Among the entries below, find each line holding "fire" and return it.

•••••

## src/rtl/core/iee_pkg.sv

```systemverilog
// ---------------------------------------------------------------------------
// iee_pkg
// Shared types and constants for the infix expression evaluator core.
// ---------------------------------------------------------------------------
`timescale 1ns / 1ps
`default_nettype none

package iee_pkg;

   // Deepest parenthesis nesting the frame stack holds.
   localparam int MAX_NEST = 16;
   localparam int DEPTH_W  = $clog2(MAX_NEST + 1);
   localparam int ADDR_W   = (MAX_NEST > 1) ? $clog2(MAX_NEST) : 1;

   localparam logic [7:0] CH_END   = 8'h00;
   localparam logic [7:0] CH_PLUS  = 8'h2B;
   localparam logic [7:0] CH_TIMES = 8'h2A;
   localparam logic [7:0] CH_OPEN  = 8'h28;
   localparam logic [7:0] CH_CLOSE = 8'h29;
   localparam logic [7:0] CH_ZERO  = 8'h30;
   localparam logic [7:0] CH_NINE  = 8'h39;

   localparam logic [1:0] ST_OK        = 2'd0;
   localparam logic [1:0] ST_BAD_TOKEN = 2'd1;
   localparam logic [1:0] ST_BAD_END   = 2'd2;
   localparam logic [1:0] ST_TOO_DEEP  = 2'd3;

   typedef enum logic {
      PH_OPERAND,
      PH_OPERATOR
   } phase_type;

   typedef enum logic [2:0] {
      TK_END,
      TK_DIGIT,
      TK_OPEN,
      TK_CLOSE,
      TK_PLUS,
      TK_TIMES,
      TK_OTHER
   } token_type;

   typedef enum logic [2:0] {
      OP_NONE,
      OP_DIGIT,
      OP_OPEN,
      OP_PLUS,
      OP_CLOSE,
      OP_END
   } stack_op_type;

   typedef struct packed {
      stack_op_type        op;
      logic [3:0]          digit;
      logic [DEPTH_W-1:0]  depth;
      logic [DEPTH_W-1:0]  next_depth;
   } stack_cmd_type;

   typedef struct packed {
      logic [1:0] status;
      logic [7:0] bad_char;
   } end_info_type;

   typedef struct packed {
      logic [31:0] sum;
      logic [31:0] prod;
   } frame_type;

endpackage

`default_nettype wire

```

## src/rtl/core/iee_ctrl.sv

```systemverilog
// ---------------------------------------------------------------------------
// iee_ctrl
// Token decoder and parser state: phase, nesting depth and latched error.
// ---------------------------------------------------------------------------
`timescale 1ns / 1ps
`default_nettype none

module iee_ctrl
   import iee_pkg::*;
(
   input  wire logic          clock,
   input  wire logic          reset,
   input  wire logic          fire,
   input  wire logic [7:0]    ch,
   output stack_cmd_type      cmd,
   output end_info_type       end_info
);

   localparam logic [DEPTH_W-1:0] MAX_DEPTH = DEPTH_W'(MAX_NEST);

   phase_type          phase_ff, phase_in;
   logic [DEPTH_W-1:0] depth_ff, depth_in;
   logic [1:0]         err_code_ff, err_code_in;
   logic [7:0]         err_char_ff, err_char_in;
   token_type          tok;
   logic [7:0]         digit_full;

   always_comb begin
      if (ch == CH_END) begin
         tok = TK_END;
      end else if (ch >= CH_ZERO && ch <= CH_NINE) begin
         tok = TK_DIGIT;
      end else begin
         case (ch)
            CH_OPEN:  tok = TK_OPEN;
            CH_CLOSE: tok = TK_CLOSE;
            CH_PLUS:  tok = TK_PLUS;
            CH_TIMES: tok = TK_TIMES;
            default:  tok = TK_OTHER;
         endcase
      end
   end

   // Next state.
   always_comb begin
      phase_in    = phase_ff;
      depth_in    = depth_ff;
      err_code_in = err_code_ff;
      err_char_in = err_char_ff;
      if (fire) begin
         if (tok == TK_END) begin
            phase_in    = PH_OPERAND;
            depth_in    = '0;
            err_code_in = ST_OK;
            err_char_in = '0;
         end else if (err_code_ff == ST_OK) begin
            unique case (phase_ff)
               PH_OPERAND: begin
                  if (tok == TK_DIGIT) begin
                     phase_in = PH_OPERATOR;
                  end else if (tok == TK_OPEN) begin
                     if (depth_ff >= MAX_DEPTH) begin
                        err_code_in = ST_TOO_DEEP;
                        err_char_in = '0;
                     end else begin
                        depth_in = depth_ff + 1'b1;
                     end
                  end else begin
                     err_code_in = ST_BAD_TOKEN;
                     err_char_in = ch;
                  end
               end
               PH_OPERATOR: begin
                  if (tok == TK_PLUS || tok == TK_TIMES) begin
                     phase_in = PH_OPERAND;
                  end else if (tok == TK_CLOSE && depth_ff != '0) begin
                     depth_in = depth_ff - 1'b1;
                  end else begin
                     err_code_in = ST_BAD_TOKEN;
                     err_char_in = ch;
                  end
               end
               default: phase_in = PH_OPERAND;
            endcase
         end
      end
   end

   // Outputs: the stack command and the end-of-expression status.
   always_comb begin
      digit_full          = ch - CH_ZERO;
      cmd.op              = OP_NONE;
      cmd.digit           = digit_full[3:0];
      cmd.depth           = depth_ff;
      cmd.next_depth      = depth_in;
      if (fire) begin
         if (tok == TK_END) begin
            cmd.op = OP_END;
         end else if (err_code_ff == ST_OK) begin
            unique case (phase_ff)
               PH_OPERAND: begin
                  if (tok == TK_DIGIT) begin
                     cmd.op = OP_DIGIT;
                  end else if (tok == TK_OPEN && depth_ff < MAX_DEPTH) begin
                     cmd.op = OP_OPEN;
                  end
               end
               PH_OPERATOR: begin
                  if (tok == TK_PLUS) begin
                     cmd.op = OP_PLUS;
                  end else if (tok == TK_CLOSE && depth_ff != '0) begin
                     cmd.op = OP_CLOSE;
                  end
               end
               default: cmd.op = OP_NONE;
            endcase
         end
      end

      if (err_code_ff != ST_OK) begin
         end_info.status   = err_code_ff;
         end_info.bad_char = (err_code_ff == ST_BAD_TOKEN) ? err_char_ff : 8'h00;
      end else if (phase_ff == PH_OPERAND || depth_ff != '0) begin
         end_info.status   = ST_BAD_END;
         end_info.bad_char = 8'h00;
      end else begin
         end_info.status   = ST_OK;
         end_info.bad_char = 8'h00;
      end
   end

   always_ff @(posedge clock) begin
      if (reset) begin
         phase_ff    <= PH_OPERAND;
         depth_ff    <= '0;
         err_code_ff <= ST_OK;
         err_char_ff <= '0;
      end else begin
         phase_ff    <= phase_in;
         depth_ff    <= depth_in;
         err_code_ff <= err_code_in;
         err_char_ff <= err_char_in;
      end
   end

endmodule

`default_nettype wire

```

## src/rtl/core/iee_frame_stack.sv

```systemverilog
// ---------------------------------------------------------------------------
// iee_frame_stack
// Current sum/product frame in registers; enclosing frames in a memory.
// ---------------------------------------------------------------------------
`timescale 1ns / 1ps
`default_nettype none

module iee_frame_stack
   import iee_pkg::*;
(
   input  wire logic          clock,
   input  wire logic          reset,
   input  stack_cmd_type      cmd,
   output logic [31:0]        end_sum
);

   frame_type          mem [MAX_NEST];
   logic [31:0]        sum_ff, sum_in;
   logic [31:0]        prod_ff, prod_in;
   frame_type          rd_ff;
   frame_type          byp_ff;
   logic               byp_valid_ff, byp_valid_in;
   frame_type          below;
   logic [31:0]        inner;
   logic [ADDR_W-1:0]  rd_addr;
   logic [ADDR_W-1:0]  wr_addr;
   logic [DEPTH_W-1:0] rd_level;

   // The memory is read at the level just below the frame that will be current
   // next cycle (entry 0 at the top level), so a close finds its parent frame ready.
   always_comb begin
      rd_level = cmd.next_depth - 1'b1;
      rd_addr  = (cmd.next_depth == '0) ? '0 : ADDR_W'(rd_level);
      wr_addr  = ADDR_W'(cmd.depth);
   end

   // A push writes the same entry the read port samples at that edge, so
   // the pushed frame is forwarded for one cycle.
   always_comb begin
      below        = byp_valid_ff ? byp_ff : rd_ff;
      inner        = sum_ff + prod_ff;
      end_sum      = inner;
      byp_valid_in = (cmd.op == OP_OPEN);
      sum_in       = sum_ff;
      prod_in      = prod_ff;
      case (cmd.op)
         OP_DIGIT: prod_in = prod_ff * {28'd0, cmd.digit};
         OP_PLUS: begin
            sum_in  = inner;
            prod_in = 32'd1;
         end
         OP_OPEN, OP_END: begin
            sum_in  = 32'd0;
            prod_in = 32'd1;
         end
         OP_CLOSE: begin
            sum_in  = below.sum;
            prod_in = below.prod * inner;
         end
         default: prod_in = prod_ff;
      endcase
   end

   always_ff @(posedge clock) begin
      if (cmd.op == OP_OPEN) begin
         mem[wr_addr] <= '{sum: sum_ff, prod: prod_ff};
      end
      rd_ff  <= mem[rd_addr];
      byp_ff <= '{sum: sum_ff, prod: prod_ff};
   end

   always_ff @(posedge clock) begin
      if (reset) begin
         sum_ff       <= 32'd0;
         prod_ff      <= 32'd1;
         byp_valid_ff <= 1'b0;
      end else begin
         sum_ff       <= sum_in;
         prod_ff      <= prod_in;
         byp_valid_ff <= byp_valid_in;
      end
   end

endmodule

`default_nettype wire

```

## src/rtl/core/infix_expression_evaluator_core.sv

```systemverilog
// ---------------------------------------------------------------------------
// infix_expression_evaluator_core
// Evaluates '+', '*', parentheses and single digits, one character a word.
// ---------------------------------------------------------------------------
//  Channel  Direction  Handshake            Payload
//  req      in         req_valid/req_stall  req_ch (8b, 0 ends an expression)
//  rsp      out        rsp_valid/rsp_stall  rsp_value, rsp_status, rsp_bad_char
//
//  One character is taken each cycle that req_stall is low; a result leaves
//  in the cycle after the end marker is taken. The frame stack is read one level
//  below the next current frame each cycle, so a ')' needs no wait.
//  Reset is synchronous and returns the parser to an empty expression.
//  req_stall is high only while a result is held and rsp_stall is high.
// ---------------------------------------------------------------------------
`timescale 1ns / 1ps
`default_nettype none

module infix_expression_evaluator_core
   import iee_pkg::*;
(
   input  wire logic                clock,
   input  wire logic                reset,
   input  wire logic                req_valid,
   output logic                     req_stall,
   input  wire logic [7:0]          req_ch,
   output logic                     rsp_valid,
   input  wire logic                rsp_stall,
   output logic signed [31:0]       rsp_value,
   output logic [1:0]               rsp_status,
   output logic [7:0]               rsp_bad_char
);

   logic          fire;
   stack_cmd_type cmd;
   end_info_type  end_info;
   logic [31:0]   end_sum;

   logic          rsp_valid_ff, rsp_valid_in;
   logic [31:0]   value_ff;
   logic [1:0]    status_ff;
   logic [7:0]    bad_char_ff;
   logic          load;

   iee_ctrl u_ctrl (
      .clock    (clock),
      .reset    (reset),
      .fire     (fire),
      .ch       (req_ch),
      .cmd      (cmd),
      .end_info (end_info)
   );

   iee_frame_stack u_stack (
      .clock   (clock),
      .reset   (reset),
      .cmd     (cmd),
      .end_sum (end_sum)
   );

   always_comb begin
      req_stall    = rsp_valid_ff && rsp_stall;
      fire         = req_valid && !req_stall;
      load         = fire && (req_ch == CH_END);
      rsp_valid_in = load || (rsp_valid_ff && rsp_stall);
   end

   always_ff @(posedge clock) begin
      if (load) begin
         value_ff    <= (end_info.status == ST_OK) ? end_sum : 32'd0;
         status_ff   <= end_info.status;
         bad_char_ff <= end_info.bad_char;
      end
   end

   always_ff @(posedge clock) begin
      if (reset) begin
         rsp_valid_ff <= 1'b0;
      end else begin
         rsp_valid_ff <= rsp_valid_in;
      end
   end

   assign rsp_valid    = rsp_valid_ff;
   assign rsp_value    = value_ff;
   assign rsp_status   = status_ff;
   assign rsp_bad_char = bad_char_ff;

   a_stall_needs_result: assert property (@(posedge clock) disable iff (reset)
      req_stall |-> rsp_valid)
      else $error("input stalled with no result held");

   a_end_gives_result: assert property (@(posedge clock) disable iff (reset)
      (req_valid && !req_stall && req_ch == CH_END) |=> rsp_valid)
      else $error("end marker taken but no result word");

   a_bad_char_only_on_token: assert property (@(posedge clock) disable iff (reset)
      (rsp_valid && rsp_status != ST_BAD_TOKEN) |-> (rsp_bad_char == 8'h00))
      else $error("bad_char set without unexpected token status");

   a_value_zero_on_error: assert property (@(posedge clock) disable iff (reset)
      (rsp_valid && rsp_status != ST_OK) |-> (rsp_value == 32'sd0))
      else $error("nonzero value with error status");

endmodule

`default_nettype wire

```

## config.mk

```make
export PLATFORM = sky130hd
export DESIGN_NAME = infix_expression_evaluator_core
export DESIGN_NICKNAME = d
export VERILOG_FILES = /design/src/rtl/core/iee_pkg.sv /design/src/rtl/core/iee_ctrl.sv /design/src/rtl/core/iee_frame_stack.sv /design/src/rtl/core/infix_expression_evaluator_core.sv
export SDC_FILE = /design/constraint.sdc
export NUM_CORES = 2
export LEC_CHECK = 0
export ABC_CLOCK_PERIOD_IN_PS = 22400
export BUFFER_PORTS_ARGS = -buffer_cell sky130_fd_sc_hd__buf_2
export CAP_MARGIN = 0
export CELL_PAD_IN_SITES_DETAIL_PLACEMENT = 0
export CELL_PAD_IN_SITES_GLOBAL_PLACEMENT = 2
export CORE_ASPECT_RATIO = 0.6
export CORE_MARGIN = 3
export CORE_UTILIZATION = 40
export CTS_CLUSTER_DIAMETER = 100
export DETAILED_ROUTE_END_ITERATION = 10
export PLACE_DENSITY_LB_ADDON = 0.1
export SYNTH_ARGS = -nofsm -noshare
export SYNTH_HDL_FRONTEND = slang
export SYNTH_SLANG_ARGS = --single-unit
```

## constraint.sdc

```tcl
create_clock -name clock -period 22.4 [get_ports clock]
set_clock_uncertainty 0.05 [all_clocks]
set_input_delay 3.36 -clock clock [delete_from_list [all_inputs] [get_ports clock]]
set_output_delay 3.36 -clock clock [all_outputs]
set_load 0.05 [all_outputs]
```

* Word-level counts from Yosys, hierarchy flattened
Memory sizes are Yosys's and may differ from the RTL's. A register that Yosys moved wholly into a read port is not among the register bits.
Index checks and enable logic that the tools add are counted.
** Word-level totals
- Word-level logic and storage cells :: 119
- Latch bits :: 0
- Memory bits (writable) :: 1024
- Input bits :: 12
- Memory bits (read-only) :: 0
- Memories kept :: 1
- Output and inout bits :: 44
- Register bits :: 188
** Memory list
- u_stack.mem :: depth 16, width 64, read ports 1, clocked after memory_dff 1, write ports 1, line iee_frame_stack.sv:17 : frame_type mem [MAX_NEST];
** Cells by class
- $add $sub $neg :: 5
- Order comparisons :: 4
- Multipliers :: 2
- Bitwise logic cells :: 1
- Div/mod/pow operators :: 0
- Shifts and indexed selects :: 0
- Equality and inequality tests :: 19
- Reductions and logical operators :: 24
- Mux-type cells :: 50
** Operators by type and width (count)
- $pmux W32 S3 :: 2
- $mux W64 :: 1
- $mux W8 :: 8
- $mux W5 :: 8
- $add A32 B32 Y32 :: 1
- $eq A8 B6 Y1 const B :: 4
- $mul A32 B32 Y32 :: 1
- $mul A32 B4 Y32 :: 1
- $mux W3 :: 8
- $mux W10 :: 2
- $mux W2 :: 8
- $pmux W8 S2 :: 1
- $eq A3 B2 Y1 const B :: 4
- $eq A3 B3 Y1 const B :: 4
- $pmux W3 S4 :: 1
- $pmux W5 S2 :: 1
- $ne A3 B3 Y1 const B :: 3
- $ge A8 B6 Y1 const B :: 1
- $le A8 B6 Y1 const B :: 1
- $logic_not A8 Y1 :: 1
- $sub A4 B1 Y4 const B :: 2
- $eq A3 B1 Y1 const B :: 2
- $logic_and A1 B1 Y1 :: 6
- $mux W1 :: 6
- 23 further kinds :: 28

* Depth between registers and ports, before layout
- Depth in word-level cells :: 15
- Gate-level depth with buffers :: 40
- Mapped depth without buffers :: 40

* Cells and area by module
From an unflattened synthesis, not the netlist that was laid out.
** Second synthesis, totals
- Cells, all modules :: 5523
- Area, all modules :: 68130.3 sq um
** Modules (own cells, without submodules)
- iee_frame_stack :: instances 1, sequential area each 34613.2 sq um, cells an instance 5308, area an instance 65477.8 sq um
- infix_expression_evaluator_core :: instances 1, sequential area each 1281.2 sq um, cells an instance 87, area an instance 1559.0 sq um
- iee_ctrl :: instances 1, sequential area each 320.3 sq um, cells an instance 128, area an instance 1093.5 sq um

* Worst setup path before layout
Ideal clock, no wire load.
- Kind :: reg-to-reg
- Start :: register u_stack.prod_ff[0]
- End :: register u_stack.prod_ff[31]
- Path buffers :: 0
- Stages on the path, launching flop included :: 39
- Library setup time :: 0.133 ns
- Required time :: 22.217 ns
- Data arrival time :: 9.886 ns
- Period minus slack after synthesis :: 10.068 ns
- Slack :: 12.332 ns
- Cell sequence :: dfxtp_1 > ha_1 > inv_1 > fa_1 > nor2b_1 > o31a_1 > o22a_1 > nor4_2 > o41ai_1 > a21oi_1 > o21bai_1 > mux2_2 > nor2_1 > nor2_1 > fa_1 > inv_1 > fa_1 > inv_1 > (+3 left out) > fa_1 > fa_1 > fa_1 > fa_1 > xnor2_1 > xnor2_1 > xnor2_1 > xnor2_1 > xnor2_1 > xnor2_1 > xnor3_1 > xnor3_1 > xnor3_1 > xnor2_1 > xnor2_1 > xnor3_1 > nand2_1 > a31oi_1
** On the way
- Word-level cells in the longest chain between the ends :: 3
- Elaborated cells on any way between the ends :: 4
- Those cells by class :: add/sub: 1; mul: 2; mux: 1
** Ends and longest elaborated chain
- start, declared :: line iee_frame_stack.sv:19 : logic [31:0] prod_ff, prod_in;
- start signal, assigned :: line iee_frame_stack.sv:79 : prod_ff <= prod_in;
- $add A32 B32 Y32 :: line iee_frame_stack.sv:41 : inner = sum_ff + prod_ff;
- $mul A32 B32 Y32 :: line iee_frame_stack.sv:58 : prod_in = below.prod * inner;
- $pmux W32 S3 (*) :: line iee_frame_stack.sv:46 : case (cmd.op)
Mark *: on every way between the ends. The rest lies on a longest branch, timed or not.
A chain may end at the register's enable or synchronous reset.

* Worst setup path in the final report
Same ends and word-level chain as after synthesis.

==> impl_metrics.yaml <==
synth:
  synth.area.top_cells: "edfxtp_1 (46%), fa_1 (13%), mux2i_1 (6.5%)"
  synth_top_family_by_area: "adder cells"
  synth_common_cells: "edfxtp_1 (1066), inv_1 (518), fa_1 (466)"
  synth.area.mux_share_pct: 9.179
  yosysWarnings: 0
  synth-xor-area-share_pct: 1.945
  yosysTopAreaCell: "edfxtp_1"
  synth-edff-count: 1066
  syn_inst: 5496
  yosys.area_share.adder_pct: 16.79
  synth_area_um2: 69930
  async_reset_ff_share_pct: 0
  synthSimpleGateAreaFrac_pct: 8.904
  synth_top_area_share_pct: 45.78
  synth_compound_gate_area_share_pct: 6.549
  ys_types: 85
  ys_ff_latch: 1276
  ys_seq_area_share_pct: 51.79
  synth_area_per_cell_um2: 12.72
  synth_ff_type: "edfxtp_1"
  synth_most_common_cell: "edfxtp_1"
  syn_nets: 6167
timing:
  finalHoldViolations: 0
  relSlewSlack_pct: 1.992
  worst_pin_slew_ps: 1470
  period_share_pct: 54.34
  drv_slew: 0
  rsz0062_at_grt: "false"
  setup_violations: 0
  finalCriticalPeriod_ps: 12170
  fin_tns_setup_ps: 0
  holdWs_ps: 428.6
  fmax_mhz: 82.15
clocking:
  cts.repair.resized: 0
  htreeDepth: 3
  cts_max_path_buffers: 3
  clockRootBuffer: "clkbuf_16"
  clk-insertion-delay-late_ps: 770
  tritoncts: "done"
  cts.sinks: 1276
  numCtsBuffers: 121
  post_cts_buffers: 0
  cts_hold_buffers: 0
  clk_pin_slew_ps: 70
worst_hold_path:
  hold_end: "u_ctrl.err_char_ff[5]$_SDFFE_PP0P_"
  hp-start: "u_ctrl.err_char_ff[5]$_SDFFE_PP0P_"
  min_path_type: "flip-flop to flip-flop"
  worstHoldPathCells: 2
cells_and_area:
  nNetsFinal: 6189
  fillers: 15830
  regArea_um2: 36220
  area_growth_pct: 10.69
  drive_gt1_share_pct: 10.29
  finalInstanceArea_um2: 77400
  utilization_pct: 44.73
  multiInputGateArea_um2: 30720
routing:
  ant_nets: 0
  dr.first_iter.drc_count: 4926
  viasPerCell: 5.543
  vias: 44170
  dr.pass1.iters: 6
  wl_per_cell_um: 29.70
  drt_wl_total_mm: 236.6
  drc: 0
critical_path:
  cpPeakStageDelay_ps: 1030
  required_ps: 22960
  r2r_slack_ps: 10230
  crit_type: "flip-flop to flip-flop"
  reg2reg_depth: 38
  crit_path_end_kind: "flip-flop"
  r2r-start: "u_stack.prod_ff[0]$_SDFFE_PP1P_"
  worst_ep_arrival_time_ps: 12740
  setup.worst_path.start_class: "flip-flop"
  critPathMaxFanout: 23
  r2r_end: "u_stack.prod_ff[31]$_SDFFE_PP0P_"
  worst_path_max_delay_cell: "o41ai_1"
floorplan:
  die_h_um: 329.9
  die_w_um: 545.8
  core_area_um2: 173000
  ios: 56
  die_area_um2: 180000
  start_util_pct: 40.41
  rows: 118
power:
  p_per_area_nw_per_um2: 63.56
  p_leak_nw: 33.65
  peakVddDrop_uv: 58.46
grt:
  grt_max_degree: 155
  grt_pass1_vias: 43370
  grtUsageMet2_pct: 35.73
  use_met3_pct: 6.356
  antenna_found_initial: 19
  track_usage_pct: 26.15
  grt_use_met1_pct: 42.05
  grt_busiest_layer: "met1"
  grt_overflow: 0
  grt_pass1_wl_mm: 335.9
placed_design:
  port_buffers: 55
  dpl_cell_area_um2: 73250
  gp_congestion: 0.8844
  dp_hpwl_mm: 149.1
outcome:
  status: "complete, no violations"
run:
  cap_violations: 0
-- registers in the layout (all words and copies together), names as in the netlist --
| register | flops |
|---|---|
| u_stack.mem | 1024 |
| u_stack.byp_ff | 64 |
| u_stack.rd_ff | 64 |
| rsp_value | 32 |
| u_stack.prod_ff | 32 |
| u_stack.sum_ff | 32 |
| rsp_bad_char | 8 |
| u_ctrl.err_char_ff | 8 |
| u_ctrl.depth_ff | 5 |
| rsp_status | 2 |
| u_ctrl.err_code_ff | 2 |
| rsp_valid | 1 |
| u_ctrl.phase_ff | 1 |
| u_stack.byp_valid_ff | 1 |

•••••

■ Answer to this exercise ■
   input  wire logic          fire,
      if (fire) begin
      if (fire) begin
   logic          fire;
      .fire     (fire),
      fire         = req_valid && !req_stall;
      load         = fire && (req_ch == CH_END);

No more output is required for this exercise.